Material to process:

File: config.mk
export PLATFORM = sky130hd
export DESIGN_NAME = goertzel_tone_detector
export DESIGN_NICKNAME = d
export VERILOG_FILES = /design/src/rtl/goertzel_tone_detector.sv
export SDC_FILE = /design/constraint.sdc
export NUM_CORES = 1
export LEC_CHECK = 0
export CORE_ASPECT_RATIO = 1.4
export CORE_MARGIN = 4
export CORE_UTILIZATION = 37
export DETAILED_ROUTE_END_ITERATION = 8
export PLACE_DENSITY = 0.8
export SLEW_MARGIN = 10
export SYNTH_ARGS = -nofsm -noshare
export SYNTH_HDL_FRONTEND = slang
export SYNTH_SLANG_ARGS = --single-unit
File: constraint.sdc
create_clock -name clock -period 2.4 [get_ports clock]
set_input_delay 0.24 -clock clock [delete_from_list [all_inputs] [get_ports clock]]
set_output_delay 0.24 -clock clock [all_outputs]
set_load 0.03 [all_outputs]
File: src/rtl/goertzel_tone_detector.sv
// Tone detector behind the goertzel power engine: scales each power result to a level and
// debounces it into tone presence with start/end events and a saturating event count.
module goertzel_tone_detector #(
  parameter int unsigned POWER_W   = 64,
  parameter int unsigned SHIFT     = 35,
  parameter int unsigned LEVEL_W   = 32,
  parameter int unsigned ON_COUNT  = 3,
  parameter int unsigned OFF_COUNT = 3,
  parameter int unsigned CNT_W     = 16
) (
  input  logic               clock,
  input  logic               reset_n,
  input  logic               ready,
  input  logic [POWER_W-1:0] power,
  input  logic [LEVEL_W-1:0] thr_on,
  input  logic [LEVEL_W-1:0] thr_off,
  output logic [LEVEL_W-1:0] level,
  output logic               level_valid,
  output logic               tone_present,
  output logic               tone_start,
  output logic               tone_end,
  output logic [CNT_W-1:0]   tone_count
);

  localparam int unsigned MaxCount = (ON_COUNT > OFF_COUNT) ? ON_COUNT : OFF_COUNT;
  localparam int unsigned DbcW     = $clog2(MaxCount + 1);

  localparam logic [1:0] StAbsent  = 2'd0;
  localparam logic [1:0] StPendOn  = 2'd1;
  localparam logic [1:0] StPresent = 2'd2;
  localparam logic [1:0] StPendOff = 2'd3;

  logic               ready_d_q;
  logic               new_result;
  logic [POWER_W-1:0] shifted;
  logic               overflow;
  logic [LEVEL_W-1:0] level_scaled;

  logic [LEVEL_W-1:0] level_q;
  logic               level_valid_q;
  logic [1:0]         state_q, state_d;
  logic [DbcW-1:0]    cnt_q, cnt_d, cnt_inc;
  logic               start_d, end_d;
  logic               above, below;
  logic               tone_present_q, tone_start_q, tone_end_q;
  logic [CNT_W-1:0]   tone_count_q;

  assign new_result = ready & ~ready_d_q;

  // Anything left above LEVEL_W after the shift clamps the level to all-ones.
  always_comb begin
    shifted      = power >> SHIFT;
    overflow     = |(shifted >> LEVEL_W);
    level_scaled = overflow ? '1 : shifted[LEVEL_W-1:0];
  end

  // Debounce FSM; only advances in the cycle after a level update.
  always_comb begin
    above   = (level_q >= thr_on);
    below   = (level_q < thr_off);
    cnt_inc = cnt_q + DbcW'(1);
    state_d = state_q;
    cnt_d   = cnt_q;
    start_d = 1'b0;
    end_d   = 1'b0;
    if (level_valid_q) begin
      case (state_q)
        StAbsent: begin
          if (above) begin
            if (ON_COUNT == 1) begin
              state_d = StPresent;
              start_d = 1'b1;
              cnt_d   = '0;
            end else begin
              state_d = StPendOn;
              cnt_d   = DbcW'(1);
            end
          end
        end
        StPendOn: begin
          if (above) begin
            if (cnt_inc == DbcW'(ON_COUNT)) begin
              state_d = StPresent;
              start_d = 1'b1;
              cnt_d   = '0;
            end else begin
              cnt_d = cnt_inc;
            end
          end else begin
            state_d = StAbsent;
            cnt_d   = '0;
          end
        end
        StPresent: begin
          if (below) begin
            if (OFF_COUNT == 1) begin
              state_d = StAbsent;
              end_d   = 1'b1;
              cnt_d   = '0;
            end else begin
              state_d = StPendOff;
              cnt_d   = DbcW'(1);
            end
          end
        end
        StPendOff: begin
          if (below) begin
            if (cnt_inc == DbcW'(OFF_COUNT)) begin
              state_d = StAbsent;
              end_d   = 1'b1;
              cnt_d   = '0;
            end else begin
              cnt_d = cnt_inc;
            end
          end else begin
            state_d = StPresent;
            cnt_d   = '0;
          end
        end
        default: begin
          state_d = StAbsent;
          cnt_d   = '0;
        end
      endcase
    end
  end

  // ready_d resets high so a ready already asserted at reset release is not taken as new.
  always_ff @(posedge clock) begin
    if (!reset_n) begin
      ready_d_q      <= 1'b1;
      level_q        <= '0;
      level_valid_q  <= 1'b0;
      state_q        <= StAbsent;
      cnt_q          <= '0;
      tone_present_q <= 1'b0;
      tone_start_q   <= 1'b0;
      tone_end_q     <= 1'b0;
      tone_count_q   <= '0;
    end else begin
      ready_d_q      <= ready;
      level_valid_q  <= new_result;
      if (new_result) begin
        level_q <= level_scaled;
      end
      state_q        <= state_d;
      cnt_q          <= cnt_d;
      tone_start_q   <= start_d;
      tone_end_q     <= end_d;
      tone_present_q <= (state_d == StPresent) || (state_d == StPendOff);
      if (start_d && (tone_count_q != '1)) begin
        tone_count_q <= tone_count_q + CNT_W'(1);
      end
    end
  end

  assign level        = level_q;
  assign level_valid  = level_valid_q;
  assign tone_present = tone_present_q;
  assign tone_start   = tone_start_q;
  assign tone_end     = tone_end_q;
  assign tone_count   = tone_count_q;

endmodule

Instructions to follow:
All of the material, start to finish, should be retyped exactly.

Task solution:
File: config.mk
export PLATFORM = sky130hd
export DESIGN_NAME = goertzel_tone_detector
export DESIGN_NICKNAME = d
export VERILOG_FILES = /design/src/rtl/goertzel_tone_detector.sv
export SDC_FILE = /design/constraint.sdc
export NUM_CORES = 1
export LEC_CHECK = 0
export CORE_ASPECT_RATIO = 1.4
export CORE_MARGIN = 4
export CORE_UTILIZATION = 37
export DETAILED_ROUTE_END_ITERATION = 8
export PLACE_DENSITY = 0.8
export SLEW_MARGIN = 10
export SYNTH_ARGS = -nofsm -noshare
export SYNTH_HDL_FRONTEND = slang
export SYNTH_SLANG_ARGS = --single-unit
File: constraint.sdc
create_clock -name clock -period 2.4 [get_ports clock]
set_input_delay 0.24 -clock clock [delete_from_list [all_inputs] [get_ports clock]]
set_output_delay 0.24 -clock clock [all_outputs]
set_load 0.03 [all_outputs]
File: src/rtl/goertzel_tone_detector.sv
// Tone detector behind the goertzel power engine: scales each power result to a level and
// debounces it into tone presence with start/end events and a saturating event count.
module goertzel_tone_detector #(
  parameter int unsigned POWER_W   = 64,
  parameter int unsigned SHIFT     = 35,
  parameter int unsigned LEVEL_W   = 32,
  parameter int unsigned ON_COUNT  = 3,
  parameter int unsigned OFF_COUNT = 3,
  parameter int unsigned CNT_W     = 16
) (
  input  logic               clock,
  input  logic               reset_n,
  input  logic               ready,
  input  logic [POWER_W-1:0] power,
  input  logic [LEVEL_W-1:0] thr_on,
  input  logic [LEVEL_W-1:0] thr_off,
  output logic [LEVEL_W-1:0] level,
  output logic               level_valid,
  output logic               tone_present,
  output logic               tone_start,
  output logic               tone_end,
  output logic [CNT_W-1:0]   tone_count
);

  localparam int unsigned MaxCount = (ON_COUNT > OFF_COUNT) ? ON_COUNT : OFF_COUNT;
  localparam int unsigned DbcW     = $clog2(MaxCount + 1);

  localparam logic [1:0] StAbsent  = 2'd0;
  localparam logic [1:0] StPendOn  = 2'd1;
  localparam logic [1:0] StPresent = 2'd2;
  localparam logic [1:0] StPendOff = 2'd3;

  logic               ready_d_q;
  logic               new_result;
  logic [POWER_W-1:0] shifted;
  logic               overflow;
  logic [LEVEL_W-1:0] level_scaled;

  logic [LEVEL_W-1:0] level_q;
  logic               level_valid_q;
  logic [1:0]         state_q, state_d;
  logic [DbcW-1:0]    cnt_q, cnt_d, cnt_inc;
  logic               start_d, end_d;
  logic               above, below;
  logic               tone_present_q, tone_start_q, tone_end_q;
  logic [CNT_W-1:0]   tone_count_q;

  assign new_result = ready & ~ready_d_q;

  // Anything left above LEVEL_W after the shift clamps the level to all-ones.
  always_comb begin
    shifted      = power >> SHIFT;
    overflow     = |(shifted >> LEVEL_W);
    level_scaled = overflow ? '1 : shifted[LEVEL_W-1:0];
  end

  // Debounce FSM; only advances in the cycle after a level update.
  always_comb begin
    above   = (level_q >= thr_on);
    below   = (level_q < thr_off);
    cnt_inc = cnt_q + DbcW'(1);
    state_d = state_q;
    cnt_d   = cnt_q;
    start_d = 1'b0;
    end_d   = 1'b0;
    if (level_valid_q) begin
      case (state_q)
        StAbsent: begin
          if (above) begin
            if (ON_COUNT == 1) begin
              state_d = StPresent;
              start_d = 1'b1;
              cnt_d   = '0;
            end else begin
              state_d = StPendOn;
              cnt_d   = DbcW'(1);
            end
          end
        end
        StPendOn: begin
          if (above) begin
            if (cnt_inc == DbcW'(ON_COUNT)) begin
              state_d = StPresent;
              start_d = 1'b1;
              cnt_d   = '0;
            end else begin
              cnt_d = cnt_inc;
            end
          end else begin
            state_d = StAbsent;
            cnt_d   = '0;
          end
        end
        StPresent: begin
          if (below) begin
            if (OFF_COUNT == 1) begin
              state_d = StAbsent;
              end_d   = 1'b1;
              cnt_d   = '0;
            end else begin
              state_d = StPendOff;
              cnt_d   = DbcW'(1);
            end
          end
        end
        StPendOff: begin
          if (below) begin
            if (cnt_inc == DbcW'(OFF_COUNT)) begin
              state_d = StAbsent;
              end_d   = 1'b1;
              cnt_d   = '0;
            end else begin
              cnt_d = cnt_inc;
            end
          end else begin
            state_d = StPresent;
            cnt_d   = '0;
          end
        end
        default: begin
          state_d = StAbsent;
          cnt_d   = '0;
        end
      endcase
    end
  end

  // ready_d resets high so a ready already asserted at reset release is not taken as new.
  always_ff @(posedge clock) begin
    if (!reset_n) begin
      ready_d_q      <= 1'b1;
      level_q        <= '0;
      level_valid_q  <= 1'b0;
      state_q        <= StAbsent;
      cnt_q          <= '0;
      tone_present_q <= 1'b0;
      tone_start_q   <= 1'b0;
      tone_end_q     <= 1'b0;
      tone_count_q   <= '0;
    end else begin
      ready_d_q      <= ready;
      level_valid_q  <= new_result;
      if (new_result) begin
        level_q <= level_scaled;
      end
      state_q        <= state_d;
      cnt_q          <= cnt_d;
      tone_start_q   <= start_d;
      tone_end_q     <= end_d;
      tone_present_q <= (state_d == StPresent) || (state_d == StPendOff);
      if (start_d && (tone_count_q != '1)) begin
        tone_count_q <= tone_count_q + CNT_W'(1);
      end
    end
  end

  assign level        = level_q;
  assign level_valid  = level_valid_q;
  assign tone_present = tone_present_q;
  assign tone_start   = tone_start_q;
  assign tone_end     = tone_end_q;
  assign tone_count   = tone_count_q;

endmodule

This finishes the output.